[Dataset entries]

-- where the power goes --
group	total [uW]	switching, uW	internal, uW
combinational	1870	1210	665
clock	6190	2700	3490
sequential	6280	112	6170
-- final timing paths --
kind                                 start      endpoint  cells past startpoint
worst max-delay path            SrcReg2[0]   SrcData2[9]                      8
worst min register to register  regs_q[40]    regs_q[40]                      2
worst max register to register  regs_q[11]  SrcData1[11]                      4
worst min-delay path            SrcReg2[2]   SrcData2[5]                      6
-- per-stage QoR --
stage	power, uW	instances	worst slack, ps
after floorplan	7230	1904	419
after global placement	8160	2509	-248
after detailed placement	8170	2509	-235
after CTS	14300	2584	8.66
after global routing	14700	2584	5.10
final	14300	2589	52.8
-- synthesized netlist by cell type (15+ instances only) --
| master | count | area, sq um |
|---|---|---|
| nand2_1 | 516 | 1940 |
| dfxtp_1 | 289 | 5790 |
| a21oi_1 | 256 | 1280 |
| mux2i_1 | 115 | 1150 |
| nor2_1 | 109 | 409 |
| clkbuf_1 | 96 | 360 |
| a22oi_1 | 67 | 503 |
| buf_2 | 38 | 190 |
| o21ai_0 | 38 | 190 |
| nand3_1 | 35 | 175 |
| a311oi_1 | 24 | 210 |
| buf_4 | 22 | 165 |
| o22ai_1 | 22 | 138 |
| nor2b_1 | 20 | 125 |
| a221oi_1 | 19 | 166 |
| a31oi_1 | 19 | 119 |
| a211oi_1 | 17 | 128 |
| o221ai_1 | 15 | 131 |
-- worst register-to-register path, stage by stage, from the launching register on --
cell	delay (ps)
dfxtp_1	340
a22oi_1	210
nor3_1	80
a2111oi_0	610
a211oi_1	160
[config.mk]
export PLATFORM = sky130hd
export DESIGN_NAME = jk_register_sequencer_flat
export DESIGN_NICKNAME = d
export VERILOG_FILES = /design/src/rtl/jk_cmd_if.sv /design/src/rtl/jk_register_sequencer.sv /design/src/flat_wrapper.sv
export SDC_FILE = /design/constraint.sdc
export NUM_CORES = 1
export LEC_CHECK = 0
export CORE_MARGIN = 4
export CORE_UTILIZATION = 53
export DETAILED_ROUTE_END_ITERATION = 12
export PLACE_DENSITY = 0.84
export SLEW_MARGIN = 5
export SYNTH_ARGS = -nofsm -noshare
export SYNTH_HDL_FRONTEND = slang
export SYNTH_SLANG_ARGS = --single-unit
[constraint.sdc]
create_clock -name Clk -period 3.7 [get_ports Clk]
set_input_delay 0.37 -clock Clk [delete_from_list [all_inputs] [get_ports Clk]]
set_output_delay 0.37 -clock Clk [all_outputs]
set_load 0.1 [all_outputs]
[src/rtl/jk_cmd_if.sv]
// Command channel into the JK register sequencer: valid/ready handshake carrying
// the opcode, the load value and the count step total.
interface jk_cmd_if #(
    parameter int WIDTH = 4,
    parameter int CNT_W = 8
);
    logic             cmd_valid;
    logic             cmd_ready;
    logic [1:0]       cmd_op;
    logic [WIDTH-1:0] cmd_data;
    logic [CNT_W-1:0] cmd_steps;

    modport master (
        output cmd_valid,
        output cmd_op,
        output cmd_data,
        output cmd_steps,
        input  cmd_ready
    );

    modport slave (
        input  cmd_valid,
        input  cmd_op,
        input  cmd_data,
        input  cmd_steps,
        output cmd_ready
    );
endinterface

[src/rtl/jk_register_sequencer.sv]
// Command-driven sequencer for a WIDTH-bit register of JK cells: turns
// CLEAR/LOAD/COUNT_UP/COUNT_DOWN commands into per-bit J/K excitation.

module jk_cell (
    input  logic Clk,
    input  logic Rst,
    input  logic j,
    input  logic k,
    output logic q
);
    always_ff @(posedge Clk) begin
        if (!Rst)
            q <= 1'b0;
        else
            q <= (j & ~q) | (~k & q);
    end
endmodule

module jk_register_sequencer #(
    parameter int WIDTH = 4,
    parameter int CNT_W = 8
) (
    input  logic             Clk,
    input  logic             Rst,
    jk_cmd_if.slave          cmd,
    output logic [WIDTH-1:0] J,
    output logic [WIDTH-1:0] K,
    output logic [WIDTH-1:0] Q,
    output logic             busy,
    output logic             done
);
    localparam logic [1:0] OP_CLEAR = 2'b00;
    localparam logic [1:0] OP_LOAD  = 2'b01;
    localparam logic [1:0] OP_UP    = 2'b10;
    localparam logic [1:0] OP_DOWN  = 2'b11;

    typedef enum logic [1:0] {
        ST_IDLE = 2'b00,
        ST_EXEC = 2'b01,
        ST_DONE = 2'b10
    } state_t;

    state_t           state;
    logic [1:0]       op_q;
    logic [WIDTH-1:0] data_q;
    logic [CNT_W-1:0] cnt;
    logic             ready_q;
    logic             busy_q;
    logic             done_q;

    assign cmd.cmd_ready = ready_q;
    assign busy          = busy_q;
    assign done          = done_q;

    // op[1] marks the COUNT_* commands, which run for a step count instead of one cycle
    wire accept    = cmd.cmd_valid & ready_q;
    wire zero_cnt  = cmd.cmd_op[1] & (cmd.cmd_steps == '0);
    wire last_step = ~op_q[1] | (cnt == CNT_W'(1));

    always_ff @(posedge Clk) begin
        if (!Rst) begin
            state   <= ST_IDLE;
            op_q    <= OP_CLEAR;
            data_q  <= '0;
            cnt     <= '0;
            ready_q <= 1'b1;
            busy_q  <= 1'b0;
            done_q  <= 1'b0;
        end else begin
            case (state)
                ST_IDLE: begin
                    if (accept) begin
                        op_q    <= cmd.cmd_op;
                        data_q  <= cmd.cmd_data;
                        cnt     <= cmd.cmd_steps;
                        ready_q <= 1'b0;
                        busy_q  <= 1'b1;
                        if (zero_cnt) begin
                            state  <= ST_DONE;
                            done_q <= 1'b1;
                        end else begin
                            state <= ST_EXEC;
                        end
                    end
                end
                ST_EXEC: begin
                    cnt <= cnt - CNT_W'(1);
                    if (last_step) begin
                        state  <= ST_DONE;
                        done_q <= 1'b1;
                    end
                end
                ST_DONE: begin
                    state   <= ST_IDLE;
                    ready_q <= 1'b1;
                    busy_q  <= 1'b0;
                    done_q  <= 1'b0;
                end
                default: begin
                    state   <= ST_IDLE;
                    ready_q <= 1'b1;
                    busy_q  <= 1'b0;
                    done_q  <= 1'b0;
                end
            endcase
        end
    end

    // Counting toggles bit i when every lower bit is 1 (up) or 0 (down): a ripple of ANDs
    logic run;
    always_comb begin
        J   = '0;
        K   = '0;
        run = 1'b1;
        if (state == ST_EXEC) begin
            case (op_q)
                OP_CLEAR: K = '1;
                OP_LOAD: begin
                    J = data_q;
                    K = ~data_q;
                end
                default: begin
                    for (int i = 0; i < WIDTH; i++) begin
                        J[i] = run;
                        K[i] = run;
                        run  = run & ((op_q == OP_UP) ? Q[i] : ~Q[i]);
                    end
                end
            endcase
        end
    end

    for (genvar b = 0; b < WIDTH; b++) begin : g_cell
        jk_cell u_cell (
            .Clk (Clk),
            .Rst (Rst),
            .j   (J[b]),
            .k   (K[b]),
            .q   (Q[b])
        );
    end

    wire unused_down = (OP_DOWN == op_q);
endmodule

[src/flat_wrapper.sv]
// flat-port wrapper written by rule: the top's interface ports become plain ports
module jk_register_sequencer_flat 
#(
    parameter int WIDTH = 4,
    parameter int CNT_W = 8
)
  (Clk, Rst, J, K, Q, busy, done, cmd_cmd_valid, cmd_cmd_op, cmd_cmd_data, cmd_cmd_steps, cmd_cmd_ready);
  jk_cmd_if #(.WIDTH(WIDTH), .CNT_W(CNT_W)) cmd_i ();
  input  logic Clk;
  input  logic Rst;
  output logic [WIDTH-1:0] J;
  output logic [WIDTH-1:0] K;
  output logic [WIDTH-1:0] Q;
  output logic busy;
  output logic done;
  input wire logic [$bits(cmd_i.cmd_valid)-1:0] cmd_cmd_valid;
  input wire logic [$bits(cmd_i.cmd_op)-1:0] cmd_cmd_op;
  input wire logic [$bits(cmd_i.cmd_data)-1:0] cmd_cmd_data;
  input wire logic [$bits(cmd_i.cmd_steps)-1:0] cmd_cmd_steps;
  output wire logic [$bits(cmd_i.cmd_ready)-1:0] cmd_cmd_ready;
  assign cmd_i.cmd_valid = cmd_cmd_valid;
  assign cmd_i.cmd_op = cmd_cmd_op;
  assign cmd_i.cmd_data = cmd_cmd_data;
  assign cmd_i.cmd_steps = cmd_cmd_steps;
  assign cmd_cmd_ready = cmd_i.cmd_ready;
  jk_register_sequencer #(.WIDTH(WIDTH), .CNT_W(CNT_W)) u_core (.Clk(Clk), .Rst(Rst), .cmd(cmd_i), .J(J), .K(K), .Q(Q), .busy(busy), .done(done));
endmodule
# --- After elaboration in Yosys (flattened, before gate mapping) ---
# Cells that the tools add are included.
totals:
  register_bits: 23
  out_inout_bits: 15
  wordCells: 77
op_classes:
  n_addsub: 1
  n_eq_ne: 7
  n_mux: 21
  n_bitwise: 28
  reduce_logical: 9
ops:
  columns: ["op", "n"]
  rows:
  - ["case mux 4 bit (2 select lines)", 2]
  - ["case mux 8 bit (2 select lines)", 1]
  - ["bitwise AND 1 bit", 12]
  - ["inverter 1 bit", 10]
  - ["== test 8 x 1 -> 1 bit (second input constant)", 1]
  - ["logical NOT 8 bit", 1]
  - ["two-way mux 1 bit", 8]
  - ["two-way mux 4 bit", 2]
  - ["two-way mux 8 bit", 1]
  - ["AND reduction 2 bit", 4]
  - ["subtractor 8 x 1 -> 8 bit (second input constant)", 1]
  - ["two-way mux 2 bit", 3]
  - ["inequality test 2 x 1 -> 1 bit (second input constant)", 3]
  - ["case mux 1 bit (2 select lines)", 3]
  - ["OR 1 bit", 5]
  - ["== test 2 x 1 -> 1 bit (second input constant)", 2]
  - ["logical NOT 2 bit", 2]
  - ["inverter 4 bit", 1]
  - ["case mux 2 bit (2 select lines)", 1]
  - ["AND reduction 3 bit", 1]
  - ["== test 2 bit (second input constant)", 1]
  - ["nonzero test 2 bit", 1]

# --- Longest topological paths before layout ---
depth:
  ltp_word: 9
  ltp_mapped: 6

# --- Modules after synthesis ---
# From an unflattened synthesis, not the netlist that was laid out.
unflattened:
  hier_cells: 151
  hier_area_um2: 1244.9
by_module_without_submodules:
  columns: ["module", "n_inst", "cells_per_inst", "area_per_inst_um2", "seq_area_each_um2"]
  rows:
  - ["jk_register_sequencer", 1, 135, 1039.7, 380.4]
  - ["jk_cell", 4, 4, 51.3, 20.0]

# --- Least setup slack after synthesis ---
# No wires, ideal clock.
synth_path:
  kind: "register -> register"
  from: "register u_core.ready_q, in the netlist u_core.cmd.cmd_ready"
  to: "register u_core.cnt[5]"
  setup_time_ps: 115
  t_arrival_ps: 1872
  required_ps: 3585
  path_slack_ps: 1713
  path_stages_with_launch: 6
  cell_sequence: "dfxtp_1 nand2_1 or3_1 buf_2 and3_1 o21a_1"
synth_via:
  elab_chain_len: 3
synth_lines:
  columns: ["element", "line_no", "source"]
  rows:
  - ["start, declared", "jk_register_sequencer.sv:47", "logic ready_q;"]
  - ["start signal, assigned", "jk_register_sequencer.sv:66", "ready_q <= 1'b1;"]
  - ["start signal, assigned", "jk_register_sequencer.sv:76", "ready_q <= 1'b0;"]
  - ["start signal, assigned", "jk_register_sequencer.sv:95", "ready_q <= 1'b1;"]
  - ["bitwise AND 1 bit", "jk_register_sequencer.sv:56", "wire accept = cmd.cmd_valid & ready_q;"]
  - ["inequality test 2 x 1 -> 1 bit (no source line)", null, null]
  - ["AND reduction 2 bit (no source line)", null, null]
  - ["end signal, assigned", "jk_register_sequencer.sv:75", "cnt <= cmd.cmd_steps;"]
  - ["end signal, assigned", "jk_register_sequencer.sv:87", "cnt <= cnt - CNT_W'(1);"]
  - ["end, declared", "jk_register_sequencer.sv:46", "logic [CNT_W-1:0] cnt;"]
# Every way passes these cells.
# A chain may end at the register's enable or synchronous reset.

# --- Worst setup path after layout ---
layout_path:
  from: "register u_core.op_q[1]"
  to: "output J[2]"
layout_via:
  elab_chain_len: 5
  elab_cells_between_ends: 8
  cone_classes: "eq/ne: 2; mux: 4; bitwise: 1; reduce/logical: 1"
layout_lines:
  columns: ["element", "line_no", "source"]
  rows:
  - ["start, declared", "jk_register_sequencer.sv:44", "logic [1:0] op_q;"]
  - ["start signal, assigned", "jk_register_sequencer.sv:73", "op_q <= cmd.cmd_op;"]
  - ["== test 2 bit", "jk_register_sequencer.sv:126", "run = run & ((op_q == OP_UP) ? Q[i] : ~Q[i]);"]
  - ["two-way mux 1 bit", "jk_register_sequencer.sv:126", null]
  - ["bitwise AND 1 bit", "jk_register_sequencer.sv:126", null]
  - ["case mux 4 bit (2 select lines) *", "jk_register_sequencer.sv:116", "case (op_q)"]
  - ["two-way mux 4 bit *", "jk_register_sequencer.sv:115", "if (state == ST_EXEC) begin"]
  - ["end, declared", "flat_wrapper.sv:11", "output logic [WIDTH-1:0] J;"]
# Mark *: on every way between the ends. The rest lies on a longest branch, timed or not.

WHAT TO PRODUCE:
The lines from the beginning of the records through the line containing "worst max register" should be reproduced exactly. Include nothing else.

SOLUTION TO THIS TASK:
-- where the power goes --
group	total [uW]	switching, uW	internal, uW
combinational	1870	1210	665
clock	6190	2700	3490
sequential	6280	112	6170
-- final timing paths --
kind                                 start      endpoint  cells past startpoint
worst max-delay path            SrcReg2[0]   SrcData2[9]                      8
worst min register to register  regs_q[40]    regs_q[40]                      2
worst max register to register  regs_q[11]  SrcData1[11]                      4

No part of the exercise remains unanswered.